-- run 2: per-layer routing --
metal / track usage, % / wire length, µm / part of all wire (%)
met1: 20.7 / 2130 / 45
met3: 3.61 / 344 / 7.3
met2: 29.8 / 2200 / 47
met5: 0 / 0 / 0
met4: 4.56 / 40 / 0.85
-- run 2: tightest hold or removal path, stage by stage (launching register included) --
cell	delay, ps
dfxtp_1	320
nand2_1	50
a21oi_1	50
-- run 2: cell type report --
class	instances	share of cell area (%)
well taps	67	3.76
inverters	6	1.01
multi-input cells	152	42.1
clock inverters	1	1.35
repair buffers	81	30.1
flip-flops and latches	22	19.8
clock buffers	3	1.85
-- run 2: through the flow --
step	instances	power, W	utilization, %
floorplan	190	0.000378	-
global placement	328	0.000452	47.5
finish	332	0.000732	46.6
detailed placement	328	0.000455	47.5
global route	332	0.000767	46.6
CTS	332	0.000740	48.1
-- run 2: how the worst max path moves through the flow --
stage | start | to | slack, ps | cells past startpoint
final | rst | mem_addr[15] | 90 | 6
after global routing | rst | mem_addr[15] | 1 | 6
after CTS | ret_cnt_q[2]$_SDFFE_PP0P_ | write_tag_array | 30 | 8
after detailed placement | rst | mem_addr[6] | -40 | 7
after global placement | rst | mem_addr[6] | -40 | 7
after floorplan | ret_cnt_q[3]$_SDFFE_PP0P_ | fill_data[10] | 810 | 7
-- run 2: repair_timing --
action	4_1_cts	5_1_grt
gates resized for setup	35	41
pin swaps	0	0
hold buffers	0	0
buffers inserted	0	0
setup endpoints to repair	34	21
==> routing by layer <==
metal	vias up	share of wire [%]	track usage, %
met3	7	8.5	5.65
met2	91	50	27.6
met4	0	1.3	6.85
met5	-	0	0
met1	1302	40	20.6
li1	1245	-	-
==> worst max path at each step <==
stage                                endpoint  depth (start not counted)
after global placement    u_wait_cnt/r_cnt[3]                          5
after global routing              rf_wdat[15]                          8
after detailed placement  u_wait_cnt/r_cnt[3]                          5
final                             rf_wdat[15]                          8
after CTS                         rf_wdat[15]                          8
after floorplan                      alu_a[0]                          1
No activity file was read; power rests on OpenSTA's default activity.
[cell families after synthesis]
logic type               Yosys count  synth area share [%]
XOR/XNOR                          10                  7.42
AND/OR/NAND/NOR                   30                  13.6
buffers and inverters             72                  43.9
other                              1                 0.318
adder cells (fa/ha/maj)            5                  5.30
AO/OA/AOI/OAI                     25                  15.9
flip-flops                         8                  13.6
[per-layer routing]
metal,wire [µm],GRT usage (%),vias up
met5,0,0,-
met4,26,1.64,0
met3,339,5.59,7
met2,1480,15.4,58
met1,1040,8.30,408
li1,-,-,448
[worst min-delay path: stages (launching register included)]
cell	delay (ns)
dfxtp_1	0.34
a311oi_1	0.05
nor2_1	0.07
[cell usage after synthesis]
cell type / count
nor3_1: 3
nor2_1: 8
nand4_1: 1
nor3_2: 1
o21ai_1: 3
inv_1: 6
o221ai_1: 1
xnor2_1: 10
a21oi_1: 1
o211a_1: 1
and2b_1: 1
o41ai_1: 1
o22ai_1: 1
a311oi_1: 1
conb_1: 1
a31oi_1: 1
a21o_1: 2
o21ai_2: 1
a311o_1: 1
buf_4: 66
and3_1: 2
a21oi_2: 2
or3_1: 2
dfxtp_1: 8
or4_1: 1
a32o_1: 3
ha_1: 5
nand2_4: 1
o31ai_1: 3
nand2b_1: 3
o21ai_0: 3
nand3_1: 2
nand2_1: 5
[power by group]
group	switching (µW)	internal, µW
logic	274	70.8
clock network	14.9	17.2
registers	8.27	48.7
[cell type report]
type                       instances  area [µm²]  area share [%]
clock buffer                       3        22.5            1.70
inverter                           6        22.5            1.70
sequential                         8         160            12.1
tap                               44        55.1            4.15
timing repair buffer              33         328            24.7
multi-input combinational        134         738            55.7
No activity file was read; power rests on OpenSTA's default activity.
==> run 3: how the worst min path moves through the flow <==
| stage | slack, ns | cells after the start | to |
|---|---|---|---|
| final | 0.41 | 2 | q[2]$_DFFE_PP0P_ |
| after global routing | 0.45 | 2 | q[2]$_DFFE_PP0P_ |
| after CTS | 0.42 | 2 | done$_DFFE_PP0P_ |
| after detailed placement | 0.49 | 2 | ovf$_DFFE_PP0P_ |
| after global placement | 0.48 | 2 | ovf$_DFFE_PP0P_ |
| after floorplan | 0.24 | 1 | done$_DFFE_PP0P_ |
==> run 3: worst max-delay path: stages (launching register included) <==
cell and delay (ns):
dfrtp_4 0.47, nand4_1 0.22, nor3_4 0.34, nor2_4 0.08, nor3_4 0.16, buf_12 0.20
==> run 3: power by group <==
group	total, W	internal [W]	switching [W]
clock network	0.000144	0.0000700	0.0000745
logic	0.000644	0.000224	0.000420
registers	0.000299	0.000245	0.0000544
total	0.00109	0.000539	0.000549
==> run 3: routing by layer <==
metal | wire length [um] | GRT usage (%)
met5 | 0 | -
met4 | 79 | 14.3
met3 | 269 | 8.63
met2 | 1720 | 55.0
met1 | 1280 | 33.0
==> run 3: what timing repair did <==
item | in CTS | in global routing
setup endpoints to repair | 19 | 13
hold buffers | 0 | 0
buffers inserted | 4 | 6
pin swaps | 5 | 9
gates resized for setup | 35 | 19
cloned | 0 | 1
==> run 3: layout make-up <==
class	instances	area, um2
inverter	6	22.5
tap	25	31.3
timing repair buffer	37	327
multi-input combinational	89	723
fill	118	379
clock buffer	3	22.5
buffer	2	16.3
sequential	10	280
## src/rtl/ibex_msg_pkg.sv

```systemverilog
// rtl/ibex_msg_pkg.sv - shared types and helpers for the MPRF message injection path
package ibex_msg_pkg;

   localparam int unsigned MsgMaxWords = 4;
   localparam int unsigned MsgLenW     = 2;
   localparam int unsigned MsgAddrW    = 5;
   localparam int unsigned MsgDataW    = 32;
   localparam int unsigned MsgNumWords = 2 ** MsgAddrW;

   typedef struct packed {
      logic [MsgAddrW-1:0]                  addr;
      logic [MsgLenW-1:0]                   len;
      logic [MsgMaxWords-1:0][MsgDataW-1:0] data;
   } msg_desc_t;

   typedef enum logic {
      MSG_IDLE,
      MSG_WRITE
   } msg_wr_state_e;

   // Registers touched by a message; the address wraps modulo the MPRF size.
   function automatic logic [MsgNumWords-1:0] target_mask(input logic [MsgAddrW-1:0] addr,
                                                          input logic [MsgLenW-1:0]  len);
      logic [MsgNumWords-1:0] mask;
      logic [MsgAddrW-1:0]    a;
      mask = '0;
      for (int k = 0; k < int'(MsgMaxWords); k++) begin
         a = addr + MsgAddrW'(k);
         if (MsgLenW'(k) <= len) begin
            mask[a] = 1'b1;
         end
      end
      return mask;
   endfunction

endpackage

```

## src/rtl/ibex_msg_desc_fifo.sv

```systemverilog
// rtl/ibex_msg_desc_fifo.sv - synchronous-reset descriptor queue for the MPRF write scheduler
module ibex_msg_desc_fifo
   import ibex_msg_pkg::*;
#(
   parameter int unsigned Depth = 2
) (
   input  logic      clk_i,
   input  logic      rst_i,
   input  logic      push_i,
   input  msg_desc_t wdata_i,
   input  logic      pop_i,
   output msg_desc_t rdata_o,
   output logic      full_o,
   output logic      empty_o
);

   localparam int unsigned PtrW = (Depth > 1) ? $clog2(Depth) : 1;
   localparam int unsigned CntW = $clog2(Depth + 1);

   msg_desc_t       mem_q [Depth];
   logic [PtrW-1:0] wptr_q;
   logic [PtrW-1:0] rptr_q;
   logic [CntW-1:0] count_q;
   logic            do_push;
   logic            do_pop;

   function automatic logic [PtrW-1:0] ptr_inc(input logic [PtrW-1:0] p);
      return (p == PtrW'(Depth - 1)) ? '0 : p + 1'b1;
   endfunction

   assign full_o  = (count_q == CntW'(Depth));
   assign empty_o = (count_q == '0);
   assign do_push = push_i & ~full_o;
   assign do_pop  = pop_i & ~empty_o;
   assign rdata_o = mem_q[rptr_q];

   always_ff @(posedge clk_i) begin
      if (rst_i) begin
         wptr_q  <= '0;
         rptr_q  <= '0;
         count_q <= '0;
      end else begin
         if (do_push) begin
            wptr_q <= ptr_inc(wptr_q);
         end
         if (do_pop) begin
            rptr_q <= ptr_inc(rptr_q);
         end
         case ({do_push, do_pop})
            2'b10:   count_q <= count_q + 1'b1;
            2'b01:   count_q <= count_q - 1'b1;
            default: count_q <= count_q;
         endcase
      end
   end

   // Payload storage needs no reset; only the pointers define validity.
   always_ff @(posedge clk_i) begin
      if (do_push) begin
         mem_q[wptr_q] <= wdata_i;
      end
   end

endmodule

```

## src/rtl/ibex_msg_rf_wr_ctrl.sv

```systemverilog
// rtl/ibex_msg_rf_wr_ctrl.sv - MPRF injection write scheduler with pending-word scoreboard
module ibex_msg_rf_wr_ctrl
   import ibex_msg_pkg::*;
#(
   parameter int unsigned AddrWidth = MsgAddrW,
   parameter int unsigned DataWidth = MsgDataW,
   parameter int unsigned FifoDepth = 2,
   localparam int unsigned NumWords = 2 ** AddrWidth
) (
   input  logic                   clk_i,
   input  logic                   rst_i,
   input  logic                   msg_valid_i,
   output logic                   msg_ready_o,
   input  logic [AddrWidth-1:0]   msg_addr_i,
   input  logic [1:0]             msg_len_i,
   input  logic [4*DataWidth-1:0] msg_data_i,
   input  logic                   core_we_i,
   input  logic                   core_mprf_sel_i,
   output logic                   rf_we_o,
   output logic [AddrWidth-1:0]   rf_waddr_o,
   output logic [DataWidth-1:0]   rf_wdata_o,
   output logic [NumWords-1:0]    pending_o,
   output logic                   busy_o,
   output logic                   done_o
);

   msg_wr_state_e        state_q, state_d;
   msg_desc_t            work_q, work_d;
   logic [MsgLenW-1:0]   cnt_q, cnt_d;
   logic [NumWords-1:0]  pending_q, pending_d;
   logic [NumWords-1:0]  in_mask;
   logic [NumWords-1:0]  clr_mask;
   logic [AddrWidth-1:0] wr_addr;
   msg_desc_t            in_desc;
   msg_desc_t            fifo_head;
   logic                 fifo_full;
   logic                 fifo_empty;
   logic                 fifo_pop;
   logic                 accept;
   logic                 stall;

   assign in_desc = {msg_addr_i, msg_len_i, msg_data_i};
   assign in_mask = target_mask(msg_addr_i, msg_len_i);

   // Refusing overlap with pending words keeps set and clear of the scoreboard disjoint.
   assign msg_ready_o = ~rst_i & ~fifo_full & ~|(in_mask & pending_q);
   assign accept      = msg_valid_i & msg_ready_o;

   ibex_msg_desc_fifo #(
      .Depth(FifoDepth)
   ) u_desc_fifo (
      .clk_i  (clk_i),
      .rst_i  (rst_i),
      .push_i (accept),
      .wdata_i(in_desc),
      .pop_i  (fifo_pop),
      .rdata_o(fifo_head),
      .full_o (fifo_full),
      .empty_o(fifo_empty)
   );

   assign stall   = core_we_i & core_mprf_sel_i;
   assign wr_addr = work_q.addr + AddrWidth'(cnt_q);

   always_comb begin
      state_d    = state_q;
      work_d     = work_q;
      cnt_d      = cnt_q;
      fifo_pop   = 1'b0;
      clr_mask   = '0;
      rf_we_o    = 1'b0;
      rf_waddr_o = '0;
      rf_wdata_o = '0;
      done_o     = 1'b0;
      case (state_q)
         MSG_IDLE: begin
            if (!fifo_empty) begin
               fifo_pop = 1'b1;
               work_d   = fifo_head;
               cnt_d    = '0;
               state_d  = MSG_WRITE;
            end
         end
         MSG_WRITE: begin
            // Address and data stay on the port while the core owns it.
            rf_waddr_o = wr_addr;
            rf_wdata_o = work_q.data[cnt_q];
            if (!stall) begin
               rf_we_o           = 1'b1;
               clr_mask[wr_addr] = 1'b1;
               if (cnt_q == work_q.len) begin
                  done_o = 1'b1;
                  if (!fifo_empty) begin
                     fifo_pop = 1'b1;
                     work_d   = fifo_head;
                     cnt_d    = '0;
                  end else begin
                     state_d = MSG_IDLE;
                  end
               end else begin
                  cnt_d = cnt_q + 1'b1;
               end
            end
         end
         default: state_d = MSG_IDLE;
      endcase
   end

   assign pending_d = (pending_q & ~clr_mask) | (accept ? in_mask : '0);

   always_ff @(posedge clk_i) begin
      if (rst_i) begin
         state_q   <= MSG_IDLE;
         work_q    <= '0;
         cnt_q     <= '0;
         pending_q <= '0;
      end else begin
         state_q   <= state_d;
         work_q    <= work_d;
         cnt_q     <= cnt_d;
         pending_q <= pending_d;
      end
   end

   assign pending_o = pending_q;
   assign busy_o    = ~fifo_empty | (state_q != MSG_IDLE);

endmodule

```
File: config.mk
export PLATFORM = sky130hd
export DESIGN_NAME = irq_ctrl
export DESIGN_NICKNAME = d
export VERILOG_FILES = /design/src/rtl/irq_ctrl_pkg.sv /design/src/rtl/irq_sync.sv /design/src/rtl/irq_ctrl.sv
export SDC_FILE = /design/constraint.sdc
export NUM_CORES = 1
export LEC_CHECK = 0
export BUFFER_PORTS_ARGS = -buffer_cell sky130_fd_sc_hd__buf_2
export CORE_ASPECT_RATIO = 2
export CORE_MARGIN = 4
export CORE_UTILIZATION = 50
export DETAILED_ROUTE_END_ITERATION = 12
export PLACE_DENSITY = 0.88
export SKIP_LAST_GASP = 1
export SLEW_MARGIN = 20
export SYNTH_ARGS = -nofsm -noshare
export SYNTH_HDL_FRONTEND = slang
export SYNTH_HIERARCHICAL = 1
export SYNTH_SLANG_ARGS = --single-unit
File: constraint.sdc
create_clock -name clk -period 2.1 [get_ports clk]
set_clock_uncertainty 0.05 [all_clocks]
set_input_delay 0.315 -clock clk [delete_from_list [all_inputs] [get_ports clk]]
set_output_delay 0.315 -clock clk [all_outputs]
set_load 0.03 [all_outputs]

## What the task requires
Gather from the entries above all lines that include the string "report".

## Answer
-- run 2: cell type report --
[cell type report]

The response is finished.